By 2002, Fitzhugh began the label XS Records alongside former Puller and For Love Not Lisa member Mike Lewis, which would release records from Echocast, Stavesacre, Josh Todd, and Embodyment. On the Embodyment album, Songs for the Living, Fitzhugh was A&R for the record. Fitzhugh began to transition full-control to Garvin. Gray had departed to join Evanescence as their drummer, while Cory Putman returned as a guitarist. The initial plan was for Cory to take over vocals following Fitzhugh's departure and for Bryan Gray (The Blamed, ex-Left Out, ex-Six Feet Deep, ex-Blenderhead) to join on lead guitars. However, during Fitzhugh's final tour, Garvin decided to break the band up, with all the members going their separate ways in 2003. Following their disbanding, Fitzhugh would work on melodic death metal and southern metal band The Showdown's debut album, A Chorus of Obliteration, as a producer, with the album being released through Solid State. In 2005, Living Sacrifice released a compilation In Memoriam, which saw Fitzhugh, Gray, and Garvin reunite to record three new songs.

After the breakup, Fitzhugh and his former business partner and labelmate Mike Lewis would create the merchandise company known as Zambooie. Billy Power of Blenderhead would also join the company as a business owner. The company would hire several people in the music industry or who would go on into the music industry, most notably Andy Atkins of A Plea for Purging. In 2007, Fitzhugh produced another album by Further Seems Forever, former members of Strongarm, for their third album, The Final Curtain. In 2008, Living Sacrifice would reunite with Fitzhugh returning to the helm of vocals and rhythm guitars, with Gray returning on lead guitars, Green on bass, and Garvin on drums. With this reunion, the band recorded a two-song EP, Death Machine, which would be released independently.

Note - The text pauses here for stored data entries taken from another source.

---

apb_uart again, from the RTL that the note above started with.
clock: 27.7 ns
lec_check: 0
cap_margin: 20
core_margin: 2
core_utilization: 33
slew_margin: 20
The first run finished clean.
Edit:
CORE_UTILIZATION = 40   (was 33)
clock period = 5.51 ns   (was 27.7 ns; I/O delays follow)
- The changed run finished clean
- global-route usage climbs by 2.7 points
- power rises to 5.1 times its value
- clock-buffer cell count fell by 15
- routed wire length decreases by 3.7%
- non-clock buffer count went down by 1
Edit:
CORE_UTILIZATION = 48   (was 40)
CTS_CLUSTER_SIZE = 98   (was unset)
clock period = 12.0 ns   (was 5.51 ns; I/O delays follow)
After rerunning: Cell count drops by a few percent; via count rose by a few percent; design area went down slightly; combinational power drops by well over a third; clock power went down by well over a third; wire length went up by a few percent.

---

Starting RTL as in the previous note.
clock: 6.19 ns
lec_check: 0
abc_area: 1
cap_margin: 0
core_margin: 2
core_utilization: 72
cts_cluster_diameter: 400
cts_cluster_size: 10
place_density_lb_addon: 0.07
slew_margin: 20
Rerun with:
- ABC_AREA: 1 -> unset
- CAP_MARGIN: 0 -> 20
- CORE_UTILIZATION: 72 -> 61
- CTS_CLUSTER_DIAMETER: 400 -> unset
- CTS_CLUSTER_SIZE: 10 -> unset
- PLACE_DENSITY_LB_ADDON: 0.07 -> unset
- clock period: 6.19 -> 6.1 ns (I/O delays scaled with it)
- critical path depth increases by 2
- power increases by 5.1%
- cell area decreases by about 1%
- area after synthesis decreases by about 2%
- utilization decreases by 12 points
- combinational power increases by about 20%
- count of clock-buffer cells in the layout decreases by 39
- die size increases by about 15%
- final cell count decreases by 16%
// PMPD
module PMPD(
    input wire clk,
    input wire rst_n,
    input wire sclk,
    input wire mosi,
    input wire ss,
    output wire miso,            
    output wire drive
);
Size: about 5,900 cells after synthesis, roughly 1,900 flip-flops, roughly 7 I/O pins, about 0.082 sq mm of cells after synthesis.
export LEC_CHECK = 0
export CAP_MARGIN = 20
export CORE_MARGIN = 2
export CORE_UTILIZATION = 72
export CTS_CLUSTER_SIZE = 47
export GPL_ROUTABILITY_DRIVEN = 1
export PLACE_DENSITY_LB_ADDON = 0.0
export SETUP_SLACK_MARGIN = 1.56
export SLEW_MARGIN = 20
create_clock -name core_clock -period 5.33 [get_ports {clk}]
run.sh (not shown) runs the stock make flow with config.mk's settings and CLKGATE_MAP_FILE=.
The starting point produced a layout that fails on setup timing.
==> next run, changes <==
--- a/flow/config.mk
+++ b/flow/config.mk
@@ -9,7 +9,3 @@
 export CORE_MARGIN = 2
-export CORE_UTILIZATION = 72
-export CTS_CLUSTER_SIZE = 47
-export GPL_ROUTABILITY_DRIVEN = 1
-export PLACE_DENSITY_LB_ADDON = 0.0
-export SETUP_SLACK_MARGIN = 1.56
+export CORE_UTILIZATION = 40
 export SLEW_MARGIN = 20
==> flow/constraint.sdc (replaced) <==
create_clock -name core_clock -period 8.01 [get_ports {clk}]
set_input_delay 1.6020 -clock core_clock [delete_from_list [all_inputs] [get_ports {clk}]]
set_output_delay 1.6020 -clock core_clock [all_outputs]
set_load 0.01 [all_outputs]
After rerunning: With this change the flow passed the timing, design-rule and antenna checks; utilization goes down by 39 points; final cell count is higher by 11%; non-clock buffer count falls by 318; worst hold slack is better by 0.14 ns; cell area is lower by 2.4%; setup slack improves by 1.8 ns.
===== run.sh =====
#!/bin/bash
# the make line also repeats each setting of config.mk as NAME=value (left out here)
make -C /OpenROAD-flow-scripts/flow DESIGN_CONFIG=/design/flow/config.mk WORK_HOME=/design/flow/orfs CLKGATE_MAP_FILE= finish

===== config.mk =====
export PLATFORM = sky130hd
export DESIGN_NAME = cordic_dds
export DESIGN_NICKNAME = cordic_dds
export VERILOG_FILES = /design/flow/design.v
export SDC_FILE = /design/flow/constraint.sdc
export NUM_CORES = 4
export LEC_CHECK = 0
export CAP_MARGIN = 0
export CELL_PAD_IN_SITES_GLOBAL_PLACEMENT = 0
export CORE_MARGIN = 2
export CORE_UTILIZATION = 70
export CTS_CLUSTER_SIZE = 40
export GPL_TIMING_DRIVEN = 1
export SETUP_SLACK_MARGIN = 0.89
export SLEW_MARGIN = 5
export TNS_END_PERCENT = 90

===== constraint.sdc =====
create_clock -name core_clock -period 3.43 [get_ports {clk}]
set_input_delay 0.6860 -clock core_clock [delete_from_list [all_inputs] [get_ports {clk}]]
set_output_delay 0.6860 -clock core_clock [all_outputs]
set_load 0.01 [all_outputs]

===== design.v =====
`timescale 1ns / 1ps
module cordic_sin_cos#(
 parameter OUT_WIDTH = 16,
 parameter OUT_REGISTER_EN = 1,
 parameter K = 16'h4DBA
)(
 input                       clk,
 input                       rst_n,
 input  [19:0]               angle,
 output [OUT_WIDTH-1:0]      cos_o,
 output [OUT_WIDTH-1:0]      sin_o
    );
    localparam OUT_WIDTH_EXP = 4;
    localparam K_EXP = {K,{OUT_WIDTH_EXP{1'b0}}};
    localparam ITERATION_NUM = OUT_WIDTH;
    localparam [16*21-1:0] actan_table =  { 21'h20000,21'h12E40,21'h09FB4,21'h05111,
                                            21'h028B1,21'h0145D,21'h00A2F,21'h00518,
                                            21'h0028C,21'h00146,21'h000A3,21'h00051,
                                            21'h00029,21'h00014,21'h0000A,21'h00005};
    reg  signed [OUT_WIDTH+OUT_WIDTH_EXP:0]   real_x[0:ITERATION_NUM];
    reg  signed [OUT_WIDTH+OUT_WIDTH_EXP:0]   imag_y[0:ITERATION_NUM];
    reg  signed [20:0]                        angl_z[0:ITERATION_NUM];
    wire        [1:0]                         quadrant;
    reg  signed [OUT_WIDTH+OUT_WIDTH_EXP:0]   init_x;
    reg  signed [OUT_WIDTH+OUT_WIDTH_EXP:0]   init_y;
    reg  signed [20:0]                        init_z;
    assign quadrant = angle[19:18];
    always @(quadrant,angle) begin
        case (quadrant)
            2'b00:begin
                init_x = K_EXP;
                init_y = 0;
                init_z = {1'b0,angle};
            end
            2'b01:begin
                init_x = -K_EXP;
                init_y = 0;
                init_z = {3'b111,angle[17:0]};
            end
            2'b10: begin
                init_x = -K_EXP;
                init_y = 0;
                init_z = {3'b000,angle[17:0]};
            end
            2'b11:begin
                init_x = K_EXP;
                init_y = 0;
                init_z = {1'b1,angle};
            end
            default:begin
                init_x = 0;
                init_y = 0;
                init_z = 0;
            end
        endcase
    end
    always@(posedge clk or negedge rst_n)  
    begin
        if(rst_n == 1'b0)begin
            real_x[0] <= 'h0;
            imag_y[0] <= 'h0;
            angl_z[0] <= 'h0;
        end else begin
            real_x[0] <= init_x;
            imag_y[0] <= init_y;
            angl_z[0] <= init_z;
        end
    end
    genvar i;
    generate
        for (i = 1 ; i <= ITERATION_NUM; i= i + 1)
        begin: iter
                always@(posedge clk or negedge rst_n)  
                    begin
                        if(rst_n == 1'b0)begin
                            real_x[i] <= 'h0;
                            imag_y[i] <= 'h0;
                            angl_z[i] <= 'h0;
                        end else if(angl_z[i-1][20]==1'b1)begin  
                            real_x[i] <= real_x[i-1] + ( imag_y[i-1]>>>(i-1) );
                            imag_y[i] <= imag_y[i-1] - ( real_x[i-1]>>>(i-1) );
                            angl_z[i] <= angl_z[i-1] + $signed(actan_table[(21*(16-i+1)-1)-:21]);
                        end else begin
                            real_x[i] <= real_x[i-1] - ( imag_y[i-1]>>>(i-1) );
                            imag_y[i] <= imag_y[i-1] + ( real_x[i-1]>>>(i-1) );
                            angl_z[i] <= angl_z[i-1] - $signed(actan_table[(21*(16-i+1)-1)-:21]);
                        end
                    end
        end
    endgenerate
    wire [OUT_WIDTH:0]   real_x_cut;
    wire [OUT_WIDTH:0]   imag_y_cut;
    reg  [OUT_WIDTH-1:0] cos_over_pro;
    reg  [OUT_WIDTH-1:0] sin_over_pro;
    assign real_x_cut = real_x[ITERATION_NUM][OUT_WIDTH+OUT_WIDTH_EXP:OUT_WIDTH_EXP];
    assign imag_y_cut = imag_y[ITERATION_NUM][OUT_WIDTH+OUT_WIDTH_EXP:OUT_WIDTH_EXP];
    always@(*)begin
            case(real_x_cut[OUT_WIDTH:OUT_WIDTH-1])
                2'b00:cos_over_pro = real_x_cut[OUT_WIDTH-1:0];
                2'b01:cos_over_pro = {1'b0,{(OUT_WIDTH-1){1'b1}}};
                2'b10:cos_over_pro = {1'b1,{(OUT_WIDTH-2){1'b0}},1'b1};
                2'b11:cos_over_pro = real_x_cut[OUT_WIDTH-1:0];
                default:cos_over_pro = real_x_cut[OUT_WIDTH-1:0];
            endcase
    end
    always@(*)begin
            case(imag_y_cut[OUT_WIDTH:OUT_WIDTH-1])
                2'b00:sin_over_pro = imag_y_cut[OUT_WIDTH-1:0];
                2'b01:sin_over_pro = {1'b0,{(OUT_WIDTH-1){1'b1}}};
                2'b10:sin_over_pro = {1'b1,{(OUT_WIDTH-2){1'b0}},1'b1};
                2'b11:sin_over_pro = imag_y_cut[OUT_WIDTH-1:0];
                default:sin_over_pro = imag_y_cut[OUT_WIDTH-1:0];
            endcase
    end
    generate if (OUT_REGISTER_EN == 1'b1) begin:reg_out
        reg [OUT_WIDTH-1:0] cos_r;
        reg [OUT_WIDTH-1:0] sin_r;
        always@(posedge clk or negedge rst_n) begin
            if(rst_n == 1'b0)begin
                cos_r <= 'h0;
                sin_r <= 'h0;
            end else begin
                cos_r <= cos_over_pro;
                sin_r <= sin_over_pro;
            end
        end
        assign cos_o = cos_r;
        assign sin_o = sin_r;
    end else begin:no_reg_out
        assign cos_o = cos_over_pro;
        assign sin_o = sin_over_pro;
    end
    endgenerate
endmodule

Re-signing with Solid State, the band began working on a new album, which would be titled The Infinite Order, which would be produced by their longtime friend Jeremiah Scott (Demon Hunter, The Showdown, Destroy Destroy Destroy) and mixed by Andy Sneap (Hell). In 2013, the band would release their eight studio album, Ghost Thief, which also saw Scott producing the record again. In 2015, Tripwire Interactive, a video game company owned by John Gibson, released the video game Killing Floor 2, with the soundtrack featuring several Living Sacrifice tracks, including a re-recorded version of "Something More" off of Reject. Fitzhugh and Scott would also write two songs, "Made for War" and "Defend the Crown", exclusively for the video game release. In 2020, Living Sacrifice planned a release for their 30th anniversary of a documentary of the band, which would also see a show with them and The Blamed, with members of the current lineup and former lineups performing, as well as Mark Garza of Embodyment and The Famine. However, due to the Coronavirus pandemic, the release and show was postponed. In 2024, it was announced Fitzhugh would be performing vocals for Extol at their performance at Furnace Fest.

==Discography==
With Living Sacrifice
- Not Yielding to Ungodly Demo (1989)
- Living Sacrifice (1991)
- Nonexistent (1992)
- Metamorphosis (1993)
- Inhabit (1994)
- Living Sacrifice '95 Demo (1995)
- Reborn (1997)
- The Hammering Process (2000)
- Subtle Alliance (2002)
- Conceived in Fire (2002)
- In Memoriam (2005)
- Death Machine (2008)
- The Infinite Order (2010)
- Ghost Thief (2013)

As Bruce Fitzhugh & Jeremiah Scott
- "Made for War" (2015)
- "Defend the Crown" (2015)

As Megabruce
- "Holy Wars... The Punishment Due" (2015; Originally performed by Megadeth)

Guest vocals
- "Religious Infamy" on the album Embrace the Eternal by Embodyment (1998)
- "Tear Us Apart" on the album Flesh & Blood by No Innocent Victim (1999)
- "Lies" on the demo album Origin by Evanescence (2000)
- "Breathing Murder" on the album Inhabit, by Living Sacrifice, covered by Aletheian (2002, Live)
- "Dagon Undone – The Reckoning" on the album A Chorus Of Obliteration by The Showdown (2004)
- "Sixteen" on the album Storm the Gates of Hell by Demon Hunter (2007)
- "The Electric Boogaloo" on the album Danza II: Electric Boogaloo by The Tony Danza Tapdance Extravaganza (2007)
- "S.O.T.S." on the album Wait for the Siren by Project 86 (2012)
- “Transhuman” on the album Mythos by Soul Embraced (2013)
- "The Mountain" on the album Possession by Benea Reach (2013)
- "The Escapist" the single, by Broken by the Burden (2014)
- "Lost" on the album Oh, the Suffering, by Becoming Saints (2016)
- "Skin Crawl" (feat. Daniel Weyandt of Zao and Brian "Head" Welch of Korn) on the album It's Not Easy Being Human, by Islander (2022)
- "Hymn to Marduk II" on the album The Black Nativity by A Hill to Die Upon (2023)

Production
- Where Blood and Fire Bring Rest - Zao (1998)
- Eso-Charis - Eso-Charis (1998)
- Regeneration of Self - Few Left Standing (1999)
- Songs for the Living - Embodyment (2002)
- A Chorus of Obliteration - The Showdown (2004)
- The Final Curtain - Further Seems Forever (2007)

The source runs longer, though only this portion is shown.